─── Extracted records

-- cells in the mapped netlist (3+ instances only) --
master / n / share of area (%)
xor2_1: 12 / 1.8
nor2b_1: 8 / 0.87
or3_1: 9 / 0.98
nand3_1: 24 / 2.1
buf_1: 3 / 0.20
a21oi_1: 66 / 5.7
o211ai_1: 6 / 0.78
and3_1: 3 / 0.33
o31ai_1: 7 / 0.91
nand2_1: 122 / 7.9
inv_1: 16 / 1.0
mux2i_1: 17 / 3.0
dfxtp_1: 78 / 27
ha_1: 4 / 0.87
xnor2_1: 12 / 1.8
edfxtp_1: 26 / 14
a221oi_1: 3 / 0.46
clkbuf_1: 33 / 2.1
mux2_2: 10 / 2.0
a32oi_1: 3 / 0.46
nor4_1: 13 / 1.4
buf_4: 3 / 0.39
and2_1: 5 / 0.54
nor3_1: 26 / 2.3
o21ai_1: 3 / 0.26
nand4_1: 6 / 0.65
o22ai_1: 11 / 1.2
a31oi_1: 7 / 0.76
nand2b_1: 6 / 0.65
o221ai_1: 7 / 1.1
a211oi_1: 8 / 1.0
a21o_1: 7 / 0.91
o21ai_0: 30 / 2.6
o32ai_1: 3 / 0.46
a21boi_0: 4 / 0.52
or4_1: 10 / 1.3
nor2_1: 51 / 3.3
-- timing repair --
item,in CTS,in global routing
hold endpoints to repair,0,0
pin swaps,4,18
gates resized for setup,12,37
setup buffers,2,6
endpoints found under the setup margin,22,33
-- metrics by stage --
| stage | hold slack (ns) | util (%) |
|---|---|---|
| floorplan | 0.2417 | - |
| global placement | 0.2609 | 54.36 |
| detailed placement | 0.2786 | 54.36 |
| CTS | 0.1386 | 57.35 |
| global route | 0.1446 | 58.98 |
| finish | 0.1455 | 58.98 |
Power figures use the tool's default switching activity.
File: config.mk
export PLATFORM = sky130hd
export DESIGN_NAME = uart_baud_divisor_calc
export DESIGN_NICKNAME = d
export VERILOG_FILES = /design/src/uartbd_pkg.sv /design/src/uart_baud_divisor_calc.sv
export SDC_FILE = /design/constraint.sdc
export NUM_CORES = 2
export LEC_CHECK = 0
export ABC_AREA = 1
export BUFFER_PORTS_ARGS = -buffer_cell sky130_fd_sc_hd__buf_2
export CAP_MARGIN = 30
export CORE_MARGIN = 1
export CORE_UTILIZATION = 35
export DETAILED_ROUTE_END_ITERATION = 8
export GPL_ROUTABILITY_DRIVEN = 1
export GPL_TIMING_DRIVEN = 0
export MAX_ROUTING_LAYER = met4
export PLACE_DENSITY_LB_ADDON = 0.15
export SYNTH_ARGS = -nofsm -noshare
export SYNTH_HDL_FRONTEND = slang
export SYNTH_SLANG_ARGS = --single-unit
File: constraint.sdc
create_clock -name clk -period 33.1 [get_ports clk]
set_input_delay 0 -clock clk [delete_from_list [all_inputs] [get_ports clk]]
set_output_delay 0 -clock clk [all_outputs]
set_load 0.01 [all_outputs]
**src/sv/assert_macros.svh**
```systemverilog
// assertion macros used by the core rtl file
// no dependencies; checks compile away when SYNTH is defined
`ifndef ASSERT_MACROS_SVH
`define ASSERT_MACROS_SVH
`ifndef SYNTH
// property that must hold at every clock edge out of reset
`define ASSERT_ALWAYS(lbl, clk, rst_n, prop) \
  lbl: assert property (@(posedge clk) disable iff (!rst_n) prop) \
    else $error("assertion failed");
// consequence that must hold in the cycle after the antecedent
`define ASSERT_NEXT(lbl, clk, rst_n, ante, cons) \
  lbl: assert property (@(posedge clk) disable iff (!rst_n) (ante) |=> (cons)) \
    else $error("assertion failed");
`else
`define ASSERT_ALWAYS(lbl, clk, rst_n, prop)
`define ASSERT_NEXT(lbl, clk, rst_n, ante, cons)
`endif
`endif

```
**src/sv/pfrs_div.sv**
```systemverilog
// iterative restoring divider, one quotient bit per cycle
// caller guarantees the quotient fits in 32 bits; no package use
`timescale 1ns / 1ps
module pfrs_div (
  input  logic        clk,
  input  logic        rst_n,
  input  logic        start,
  input  logic [63:0] dividend,
  input  logic [31:0] divisor,
  output logic        busy,
  output logic        done,
  output logic [31:0] quotient
);

  logic        busy_r, busy_nxt;
  logic        done_r, done_nxt;
  logic [4:0]  cnt_r, cnt_nxt;
  logic [31:0] rem_r, rem_nxt;
  logic [31:0] lo_r, lo_nxt;
  logic [31:0] dvs_r, dvs_nxt;
  logic [32:0] trial;
  logic [32:0] diff;

  // one shift-subtract step
  always_comb begin
    busy_nxt = busy_r;
    done_nxt = 1'b0;
    cnt_nxt  = cnt_r;
    rem_nxt  = rem_r;
    lo_nxt   = lo_r;
    dvs_nxt  = dvs_r;
    trial    = {rem_r, lo_r[31]};
    diff     = trial - {1'b0, dvs_r};
    if (start) begin
      busy_nxt = 1'b1;
      cnt_nxt  = 5'd31;
      rem_nxt  = dividend[63:32];
      lo_nxt   = dividend[31:0];
      dvs_nxt  = divisor;
    end else if (busy_r) begin
      if (!diff[32]) begin
        rem_nxt = diff[31:0];
        lo_nxt  = {lo_r[30:0], 1'b1};
      end else begin
        rem_nxt = trial[31:0];
        lo_nxt  = {lo_r[30:0], 1'b0};
      end
      cnt_nxt = cnt_r - 5'd1;
      if (cnt_r == 5'd0) begin
        busy_nxt = 1'b0;
        done_nxt = 1'b1;
      end
    end
  end

  // control registers
  always_ff @(posedge clk) begin
    if (!rst_n) begin
      busy_r <= 1'b0;
      done_r <= 1'b0;
    end else begin
      busy_r <= busy_nxt;
      done_r <= done_nxt;
    end
  end

  // datapath registers
  always_ff @(posedge clk) begin
    cnt_r <= cnt_nxt;
    rem_r <= rem_nxt;
    lo_r  <= lo_nxt;
    dvs_r <= dvs_nxt;
  end

  assign busy     = busy_r;
  assign done     = done_r;
  assign quotient = lo_r;

endmodule

```
**config.mk**
```make
export PLATFORM = sky130hd
export DESIGN_NAME = pfrs_div
export DESIGN_NICKNAME = d
export VERILOG_FILES = /design/src/sv/assert_macros.svh /design/src/sv/pfrs_div.sv
export SDC_FILE = /design/constraint.sdc
export NUM_CORES = 1
export LEC_CHECK = 0
export ABC_AREA = 1
export BUFFER_PORTS_ARGS = -buffer_cell sky130_fd_sc_hd__buf_2
export CORE_UTILIZATION = 47
export DETAILED_ROUTE_END_ITERATION = 8
export GPL_ROUTABILITY_DRIVEN = 0
export PLACE_DENSITY = 0.73
export SLEW_MARGIN = 5
export SYNTH_ARGS = -nofsm -noshare
export SYNTH_HDL_FRONTEND = slang
export SYNTH_SLANG_ARGS = --single-unit
```
**constraint.sdc**
```tcl
create_clock -name clk -period 3.5 [get_ports clk]
set_clock_uncertainty 0.2 [all_clocks]
set_input_delay 0.175 -clock clk [delete_from_list [all_inputs] [get_ports clk]]
set_output_delay 0.175 -clock clk [all_outputs]
set_load 0.05 [all_outputs]
```
# Yosys cells after proc, flatten, opt, wreduce, memory -nomap -nowiden

Cells that the tools add are included.
W data, S select, Z words.

Add/subtract/negate cells: 2
$mul: 0
Divide/modulo/power cells: 0
Order comparisons: 0
Eq/ne operators: 0
Shift-type cells: 0
Multiplexer cells: 10
Bitwise logic cells: 2
Reduce and logical (&&, ||, !) cells: 3

Operators with widths:

| cell                  | number |
|---|---|
| $mux W32              | 5 |
| $sub A33 B32 Y33      | 1 |
| $logic_not A5 Y1      | 1 |
| $mux W1               | 5 |
| $sub A5 B1 Y5 const B | 1 |
| $reduce_or A3 Y1      | 1 |
| $not A1 Y1            | 2 |
| $reduce_bool A2 Y1    | 1 |

Bits in registers: 103
Bits in latches: 0
Bits in writable memories: 0
ROM bits: 0
Input port bits: 99
Memories kept: 0

# Logic depth before layout (Yosys ltp)

Depth in word-level cells: 4
Mapped depth: 18

# Least setup slack after synthesis

Ideal clock, no wire load.

Path kind: register to register
Start: register lo_r[31] (netlist: quotient[31])
End: register rem_r[22], data pin
Arrival: 2.434 ns
Setup slack: 0.613 ns
Cell stages (with the launch flop): 17
Buffers on the path: 1
Path through: edfxtp_1 -> inv_1 -> ha_1 -> fa_1 -> inv_1 -> nand2_1 -> nand2_1 -> nand3_1 -> nand2_2 -> nand2_2 -> nand2_2 -> nand2_4 -> nand3_4 -> buf_2 -> nand3_1 -> nand3_1 -> nand2_1

Cells in the longest elaborated chain, start to end: 4

RTL lines:

| element                  | line           | text |
|---|---|---|
| start: declaration       | pfrs_div.sv:19 | `logic [31:0] lo_r, lo_nxt;` |
| start signal: assignment | pfrs_div.sv:71 | `lo_r <= lo_nxt;` |
| $sub A33 B32 Y33         | pfrs_div.sv:33 | `diff = trial - {1'b0, dvs_r};` |
| $mux W32                 | pfrs_div.sv:41 | `if (!diff[32]) begin` |
| $mux W32                 | pfrs_div.sv:40 | `end else if (busy_r) begin` |
| $mux W32                 | pfrs_div.sv:34 | `if (start) begin` |
| named net rem_nxt[22]    | pfrs_div.sv:18 | `logic [31:0] rem_r, rem_nxt;` |
| end signal: assignment   | pfrs_div.sv:70 | `rem_r <= rem_nxt;` |
| end: declaration         | pfrs_div.sv:18 |  |

The timed path passes the listed nets, and every way through them passes these cells. The select of a mux whose other input is x is not followed.
A chain may end at the register's enable or synchronous reset.

# Final worst setup path

Start: register lo_r[31] (netlist: quotient[31])
End: register rem_r[30], data pin

Same word-level chain as after synthesis.

==> impl_metrics.json <==
{
  "cts_setup_buffers": 0,
  "yosysSeqAreaShare": 0.417,
  "die_y_um": 126,
  "regArea_mm2": 0.00302,
  "syn_area_mm2": 0.00726,
  "cts_hold_buf": 97,
  "cts_buffers": 9,
  "nets": 1385,
  "drtIter0Drc": 438,
  "finalSetupViolCount": 0,
  "netlist_top_cells_count": "449 x nand2_1, 187 x inv_1, 96 x edfxtp_1",
  "multi_input_comb_area_mm2": 0.00342,
  "post-route-period-util": 0.816,
  "rsz0062_at_grt": "false",
  "worst-path-max-fanout": 20,
  "pwr-share-seq": 0.323,
  "drc": 0,
  "synthFlopType": "edfxtp_1",
  "status": "completed",
  "drtPass1Iterations": 6,
  "syn-num-nets": 1163,
  "critPathKind": "reg2reg",
  "synthToLayoutAreaGrowth_pct": 28.9,
  "hold_path_depth": 2,
  "min_to": "dvs_r[4]",
  "leakagePower_nw": 5.09,
  "min_path_type": "in2reg",
  "synth_edf_count": 96,
  "synth_top_area_frac": 0.397,
  "syn_avg_cell_area_um2": 7.05,
  "vias": 7026,
  "fill_cells": 1388,
  "worstPathRequired_ns": 3.43,
  "maxSlewHeadroom": 0.539,
  "cts_resized": 0,
  "hp-start": "start",
  "post_drt_wl_per_cell_um": 13.2,
  "cts_root_buf": "clkbuf_16",
  "cts_sinks": 103,
  "hold_viol_final": 0,
  "p_int_mw": 2.97,
  "startpoint_type": "flop",
  "power_frac_clock": 0.200,
  "cts_tree": "built",
  "synth.area.top_cells": "edfxtp_1 40%, nand2_1 23%, inv_1 9.7%",
  "ys_types": 33,
  "totalWireLength_um": 19000,
  "track_usage": 0.248,
  "numPortBuffers": 132,
  "critPathCaptureType": "flop",
  "fmax_mhz": 350,
  "clk_latency_ns": 0.37,
  "synth.largest_area_cell": "edfxtp_1",
  "placed_cell_area_mm2": 0.00809,
  "dieWidth_um": 126,
  "grt_pass1_vias": 6767,
  "rows": 45,
  "synth-seq-cells": 103,
  "worstMarginPinSlew_ns": 0.692,
  "h-tree-depth": 3,
  "reg2reg_from": "quotient[31]",
  "r2r-end": "rem_r[30]",
  "yosys_warnings": 0,
  "ff2ff_path_depth": 17,
  "drv_slew": 0,
  "ir_drop_mv": 0.354,
  "netSwitchingPower_mw": 2.25,
  "fin_setup_tns_ns": 0,
  "ant_nets": 0,
  "synth_cells": 1030,
  "die_area_mm2": 0.0159,
  "drive_gt1_frac": 0.138,
  "clock_path_buffers": 2,
  "final_cell_area_mm2": 0.00935,
  "dp_hpwl_um": 13500,
  "io_pins": 133,
  "grt_pass1_wl_um": 31300,
  "period_minus_slack_ns": 2.86,
  "reg2reg_slack_ns": 0.64,
  "synthArstFlopShare": 0,
  "avgViaCountPerCell": 4.86,
  "antenna_found_initial": 0,
  "core_mm2": 0.0151,
  "cp.arrival_ns": 2.78,
  "initial_core_util": 0.479,
  "cap_viol_max_count": 0,
  "p_sw_frac": 0.431,
  "grt_max_degree": 68,
  "synthMostInstantiatedCell": "nand2_1",
  "power.density_mw_per_mm2": 558,
  "gr-total-overflow": 0,
  "combPwrFrac": 0.478,
  "clk_pin_slew_ns": 0.08,
  "diodes": 0
}
## worst max-delay path, stage by stage, from the launching register on
cell	delay, ns
edfxtp_1	0.34
inv_1	0.05
ha_1	0.22
fa_1	0.41
inv_1	0.11
nand2_1	0.06
nand2_1	0.07
nand3_1	0.08
nand2_2	0.11
nand2_2	0.07
nand2_2	0.08
nand2_4	0.07
nand2_4	0.08
nand2_4	0.16
nand2_4	0.25
nand3_1	0.11
nand2_1	0.08
nand2_1	0.05
## per-layer routing
layer,global-route usage,wire [µm],up-vias
met4,0.0850,427,0
met2,0.434,9010,221
met5,0,0,-
met3,0.0565,1190,26
li1,-,-,3652
met1,0.301,8400,3127
## placed cells by master (no fill, tap or decap), types with 2 or more instances in the layout
cell type,count
a21oi_1,25
nand4_1,7
dlygate4sd3_1,97
and2_1,4
nand2_2,9
inv_2,2
nand2_4,5
clkbuf_16,9
buf_2,131
dfxtp_1,7
nor2_1,44
inv_1,186
nor3_1,6
nand3_1,92
inv_6,3
xor2_1,2
nor2_2,2
o21bai_1,5
inv_8,2
xnor2_1,7
nand2_1,448
o21ai_0,5
edfxtp_1,96
ha_1,33
nand3b_1,12
a21o_1,2
buf_4,4
o211ai_1,2
## power groups by stage
stage,registers [mW],clock network [mW],logic (mW)
6_report,1.68,1.04,2.49
5_1_grt,1.71,1.10,2.80
4_1_cts,1.68,1.06,2.47
3_5_place_dp,1.70,0,2.38
3_3_place_gp,1.70,0,2.34
2_1_floorplan,1.83,0,1.73
## metrics by stage
step,setup slack (ns),hold WS [ns],std cells,total power [mW],util
6_report,0.645,0.262,1445,5.22,0.617
3_5_place_dp,0.659,0.153,1332,4.08,0.534
5_1_grt,0.435,0.278,1445,5.61,0.617
4_1_cts,0.644,0.271,1445,5.22,0.617
3_3_place_gp,0.744,0.152,1332,4.04,0.534
2_1_floorplan,0.613,0.0739,1030,3.56,-
## cell type report
class | instances | area share
clock buffer | 10 | 0.0256
clock inverter | 6 | 0.00602
inverter | 188 | 0.0755
multi-input combinational | 717 | 0.365
sequential | 103 | 0.323
tap | 188 | 0.0252
timing repair buffer | 233 | 0.179
## state kept, by name (all words and copies together), names as in the netlist
signal,flops
busy,1
quotient,32
done,1
dvs_r,32
rem_r,32
cnt_r,5
## logic make-up (layout without fill, tap and decap cells)
family	Yosys count	after routing	synth area share
compound gates	42	42	0.0343
xor+xnor	9	9	0.0109
fa+ha+maj	34	34	0.0597
buf+inv	210	437	0.113
flops	103	103	0.417
simple gates	632	632	0.366
## worst max-delay path by stage
stage / start / to / slack (ns) / depth (start not counted)
2_1_floorplan: quotient[31] / rem_r[22] / 0.61 / 16
3_3_place_gp: quotient[31] / rem_r[31] / 0.74 / 17
3_5_place_dp: quotient[31] / rem_r[23] / 0.66 / 17
4_1_cts: quotient[31] / rem_r[23] / 0.64 / 17
5_1_grt: quotient[31] / rem_r[31] / 0.43 / 17
6_report: quotient[31] / rem_r[30] / 0.64 / 17
Power figures use the tool's default switching activity.
--- src/rtl/packet_sequence_double_buffer_placer_unit.sv ---
// Channel   Signals                                       Direction
// item      item_valid, item_stall, mode, raw_sequence    in
// result    result_valid, result_stall, kind, slot,       out
//           fill_count, dropped_count, partial, last
// config    cfg_valid, cfg_ready, cfg_index, cfg_data     in
//
// One result is loaded per cycle unless result_stall holds: a single-result
// item is taken each cycle; an item of N results (N <= 16) is held for N loads.
// The decision is formed from the item register and the window state in one pass
// and lands in the result register; the window state commits with the last result.
// arst_n clears window state and valid flags and loads the default limits.
// result_stall holds the result register; the item register refills in the same
// cycle its last result is loaded.

`include "packet_sequence_double_buffer_placer_unit_assert.svh"

module packet_sequence_double_buffer_placer_unit
	import psdbp_pkg::*;
(
	input  logic               clk,
	input  logic               arst_n,
	// item channel
	input  logic               item_valid,
	output logic               item_stall,
	input  logic               mode,
	input  logic [RAW_W-1:0]   raw_sequence,
	// result channel
	output logic               result_valid,
	input  logic               result_stall,
	output logic [2:0]         kind,
	output logic [SLOT_W-1:0]  slot,
	output logic [CNT_W-1:0]   fill_count,
	output logic [CNT_W-1:0]   dropped_count,
	output logic               partial,
	output logic               last,
	// configuration channel
	input  logic               cfg_valid,
	output logic               cfg_ready,
	input  logic               cfg_index,
	input  logic [CFG_W-1:0]   cfg_data
);

	// item register
	logic              vld_s1;
	logic              mode_s1;
	logic [SEQ_W-1:0]  seq_s1;
	logic [IDX_W-1:0]  idx_q;

	// window state and limits
	state_t            st_q;
	state_t            st_d;
	logic [START_W-1:0] start_lim_q;
	logic [IGN_W-1:0]  ign_lim_q;

	// result register
	logic              res_vld_q;
	kind_t             kind_q;
	logic [SLOT_W-1:0] slot_q;
	logic [CNT_W-1:0]  fill_q;
	logic [CNT_W-1:0]  drop_q;
	logic              part_q;
	logic              last_q;

	// decision
	plan_t             plan;
	logic              start_ok;
	logic [SEQ_W-1:0]  eff_base;
	logic [CNT_W-1:0]  eff_cc;
	logic [CNT_W-1:0]  eff_nc;
	logic [SEQ_W:0]    diff;
	logic              is_under;
	logic [SEQ_W-1:0]  off;
	logic [SLOT_W-1:0] noff;
	logic [DIST_W-1:0] win_dist;
	logic              d_zero;
	logic              d_near;
	logic [IDX_W-1:0]  k;
	logic [CNT_W-1:0]  cc_k;
	logic [CNT_W-1:0]  nc_k;
	logic [CNT_W-1:0]  nc_inc;
	logic [CNT_W-1:0]  cc_inc;
	logic [SEQ_W-1:0]  seq_m_noff;
	logic [SEQ_W-1:0]  base_nxt;
	logic [SEQ_W-1:0]  base_ovr;

	// result select
	kind_t             r_kind;
	logic [SLOT_W-1:0] r_slot;
	logic [CNT_W-1:0]  r_fill;
	logic [CNT_W-1:0]  r_drop;
	logic              r_part;
	logic              r_last;

	// handshakes
	logic              ld;
	logic              acc;

	assign ld         = vld_s1 & (~res_vld_q | ~result_stall);
	assign item_stall = vld_s1 & ~(ld & r_last);
	assign acc        = item_valid & ~item_stall;
	assign cfg_ready  = 1'b1;

	// effective window: a starting packet opens the window at its own sequence
	assign start_ok = (seq_s1 < SEQ_W'(start_lim_q));
	assign eff_base = st_q.started ? st_q.base : seq_s1;
	assign eff_cc   = st_q.started ? st_q.cur_cnt : '0;
	assign eff_nc   = st_q.started ? st_q.nxt_cnt : '0;

	// distance from current window base, in whole windows
	assign diff     = {1'b0, seq_s1} - {1'b0, eff_base};
	assign is_under = diff[SEQ_W];
	assign off      = diff[SEQ_W-1:0];
	assign noff     = off[SLOT_W-1:0];
	assign win_dist = off[SEQ_W-1:SLOT_W];
	assign d_zero   = (win_dist == '0);
	assign d_near   = ~d_zero && (win_dist <= DIST_W'(MAX_OVR_ENDS + 1));

	// k block ends before placing into next; counts roll through the swaps
	assign k      = win_dist[IDX_W-1:0] - IDX_W'(1);
	assign cc_k   = (k == '0) ? eff_cc : ((k == IDX_W'(1)) ? eff_nc : '0);
	assign nc_k   = (k == '0) ? eff_nc : '0;
	assign nc_inc = (nc_k < CNT_W'(SLOTS)) ? nc_k + CNT_W'(1) : nc_k;
	assign cc_inc = eff_cc + CNT_W'(1);

	// window bases after swaps
	assign seq_m_noff = seq_s1 - SEQ_W'(noff);
	assign base_nxt   = st_q.base + SEQ_W'(SLOTS);
	assign base_ovr   = st_q.base + SEQ_W'(MAX_OVR_ENDS * SLOTS);

	// plan of results and next window state
	always_comb begin
		plan          = '0;
		plan.fill_a   = eff_cc;
		plan.fill_b   = eff_nc;
		plan.tail_fill = eff_cc;
		st_d          = st_q;
		if (mode_s1) begin
			// timeout: partial block end
			plan.tail_vld  = 1'b1;
			plan.tail_part = 1'b1;
			plan.tail_fill = st_q.cur_cnt;
			st_d.base      = base_nxt;
			st_d.cur_cnt   = st_q.nxt_cnt;
			st_d.nxt_cnt   = '0;
			st_d.ign_cnt   = '0;
		end else if (!st_q.started && !start_ok) begin
			// not started yet: ignore, maybe end an empty block
			plan.mid_vld  = 1'b1;
			plan.mid_kind = KIND_IGN;
			if (st_q.ign_cnt >= ign_lim_q) begin
				plan.tail_vld  = 1'b1;
				plan.tail_fill = st_q.cur_cnt;
				st_d.base      = base_nxt;
				st_d.cur_cnt   = st_q.nxt_cnt;
				st_d.nxt_cnt   = '0;
				st_d.ign_cnt   = '0;
			end else begin
				st_d.ign_cnt = st_q.ign_cnt + IGN_W'(1);
			end
		end else begin
			st_d.started = 1'b1;
			st_d.base    = eff_base;
			st_d.cur_cnt = eff_cc;
			st_d.nxt_cnt = eff_nc;
			plan.mid_vld = 1'b1;
			if (is_under) begin
				plan.mid_kind = KIND_UNDER;
			end else if (d_zero) begin
				// current window, end at once when full
				plan.mid_kind = KIND_CUR;
				plan.mid_slot = noff;
				if (cc_inc >= CNT_W'(SLOTS)) begin
					plan.tail_vld  = 1'b1;
					plan.tail_fill = cc_inc;
					st_d.base      = base_nxt;
					st_d.cur_cnt   = eff_nc;
					st_d.nxt_cnt   = '0;
					st_d.ign_cnt   = '0;
				end else begin
					st_d.cur_cnt = cc_inc;
				end
			end else if (d_near) begin
				// k swaps, then next window; late half ends the block
				plan.n_pre    = k;
				plan.mid_kind = KIND_NXT;
				plan.mid_slot = noff;
				if (k != '0) begin
					st_d.ign_cnt = '0;
				end
				if (noff > HALF_LIM) begin
					plan.tail_vld  = 1'b1;
					plan.tail_fill = cc_k;
					st_d.base      = seq_m_noff;
					st_d.cur_cnt   = nc_inc;
					st_d.nxt_cnt   = '0;
					st_d.ign_cnt   = '0;
				end else begin
					st_d.base    = seq_m_noff - SEQ_W'(SLOTS);
					st_d.cur_cnt = cc_k;
					st_d.nxt_cnt = nc_inc;
				end
			end else begin
				// too far ahead: capped swaps, then drop
				plan.n_pre    = IDX_W'(MAX_OVR_ENDS);
				plan.mid_kind = KIND_OVR;
				st_d.base     = base_ovr;
				st_d.cur_cnt  = '0;
				st_d.nxt_cnt  = '0;
				st_d.ign_cnt  = '0;
			end
		end
		plan.tot = TOT_W'(plan.n_pre) + TOT_W'(plan.mid_vld) + TOT_W'(plan.tail_vld);
	end

	// pick the result at idx_q
	always_comb begin
		r_kind = KIND_END;
		r_slot = '0;
		r_fill = '0;
		r_part = 1'b0;
		if (idx_q < plan.n_pre) begin
			if (idx_q == '0) begin
				r_fill = plan.fill_a;
			end else if (idx_q == IDX_W'(1)) begin
				r_fill = plan.fill_b;
			end
		end else if (idx_q == plan.n_pre && plan.mid_vld) begin
			r_kind = plan.mid_kind;
			r_slot = plan.mid_slot;
		end else begin
			r_fill = plan.tail_fill;
			r_part = plan.tail_part;
		end
		if (r_kind != KIND_END || r_part || r_fill == '0 || r_fill >= CNT_W'(SLOTS)) begin
			r_drop = '0;
		end else begin
			r_drop = CNT_W'(SLOTS) - r_fill;
		end
		r_last = ((TOT_W'(idx_q) + TOT_W'(1)) == plan.tot);
	end

	// item register control
	always_ff @(posedge clk or negedge arst_n) begin
		if (!arst_n) begin
			vld_s1 <= 1'b0;
			idx_q  <= '0;
		end else begin
			if (acc) begin
				vld_s1 <= 1'b1;
			end else if (ld && r_last) begin
				vld_s1 <= 1'b0;
			end
			if (ld) begin
				idx_q <= r_last ? '0 : idx_q + IDX_W'(1);
			end
		end
	end

	// item payload
	always_ff @(posedge clk) begin
		if (acc) begin
			mode_s1 <= mode;
			seq_s1  <= raw_sequence[RAW_W-1:SEQ_SHIFT];
		end
	end

	// window state commits with the last result of the item
	always_ff @(posedge clk or negedge arst_n) begin
		if (!arst_n) begin
			st_q <= '0;
		end else if (ld && r_last) begin
			st_q <= st_d;
		end
	end

	// configuration writes
	always_ff @(posedge clk or negedge arst_n) begin
		if (!arst_n) begin
			start_lim_q <= START_LIMIT_RST;
			ign_lim_q   <= IGNORE_LIMIT_RST;
		end else if (cfg_valid && cfg_ready) begin
			case (cfg_index)
				CFG_START_LIMIT:  start_lim_q <= cfg_data[START_W-1:0];
				CFG_IGNORE_LIMIT: ign_lim_q   <= cfg_data[IGN_W-1:0];
				default: ;
			endcase
		end
	end

	// result register valid
	always_ff @(posedge clk or negedge arst_n) begin
		if (!arst_n) begin
			res_vld_q <= 1'b0;
		end else if (ld) begin
			res_vld_q <= 1'b1;
		end else if (!result_stall) begin
			res_vld_q <= 1'b0;
		end
	end

	// result payload
	always_ff @(posedge clk) begin
		if (ld) begin
			kind_q <= r_kind;
			slot_q <= r_slot;
			fill_q <= r_fill;
			drop_q <= r_drop;
			part_q <= r_part;
			last_q <= r_last;
		end
	end

	assign result_valid  = res_vld_q;
	assign kind          = kind_q;
	assign slot          = slot_q;
	assign fill_count    = fill_q;
	assign dropped_count = drop_q;
	assign partial       = part_q;
	assign last          = last_q;

	// checks
	`PSDBP_ASSERT_IMP(a_idx_in_plan, vld_s1, TOT_W'(idx_q) < plan.tot)
	`PSDBP_ASSERT_NXT(a_idx_rewind, ld && r_last, idx_q == '0)
	`PSDBP_ASSERT_NXT(a_item_frees, ld && r_last && !acc, !vld_s1)
	`PSDBP_ASSERT_IMP(a_cnt_bound, 1'b1, st_q.cur_cnt <= CNT_W'(SLOTS) && st_q.nxt_cnt <= CNT_W'(SLOTS))
	`PSDBP_ASSERT_IMP(a_started_sticky, 1'b1, !$fell(st_q.started))

endmodule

──────

Exercise brief
Reproduce exactly, and only, the part of the listing above that begins at the line with "met2,0.434,9010,221" and goes on through the line with "edfxtp_1,96".

Answer below
met2,0.434,9010,221
met5,0,0,-
met3,0.0565,1190,26
li1,-,-,3652
met1,0.301,8400,3127
## placed cells by master (no fill, tap or decap), types with 2 or more instances in the layout
cell type,count
a21oi_1,25
nand4_1,7
dlygate4sd3_1,97
and2_1,4
nand2_2,9
inv_2,2
nand2_4,5
clkbuf_16,9
buf_2,131
dfxtp_1,7
nor2_1,44
inv_1,186
nor3_1,6
nand3_1,92
inv_6,3
xor2_1,2
nor2_2,2
o21bai_1,5
inv_8,2
xnor2_1,7
nand2_1,448
o21ai_0,5
edfxtp_1,96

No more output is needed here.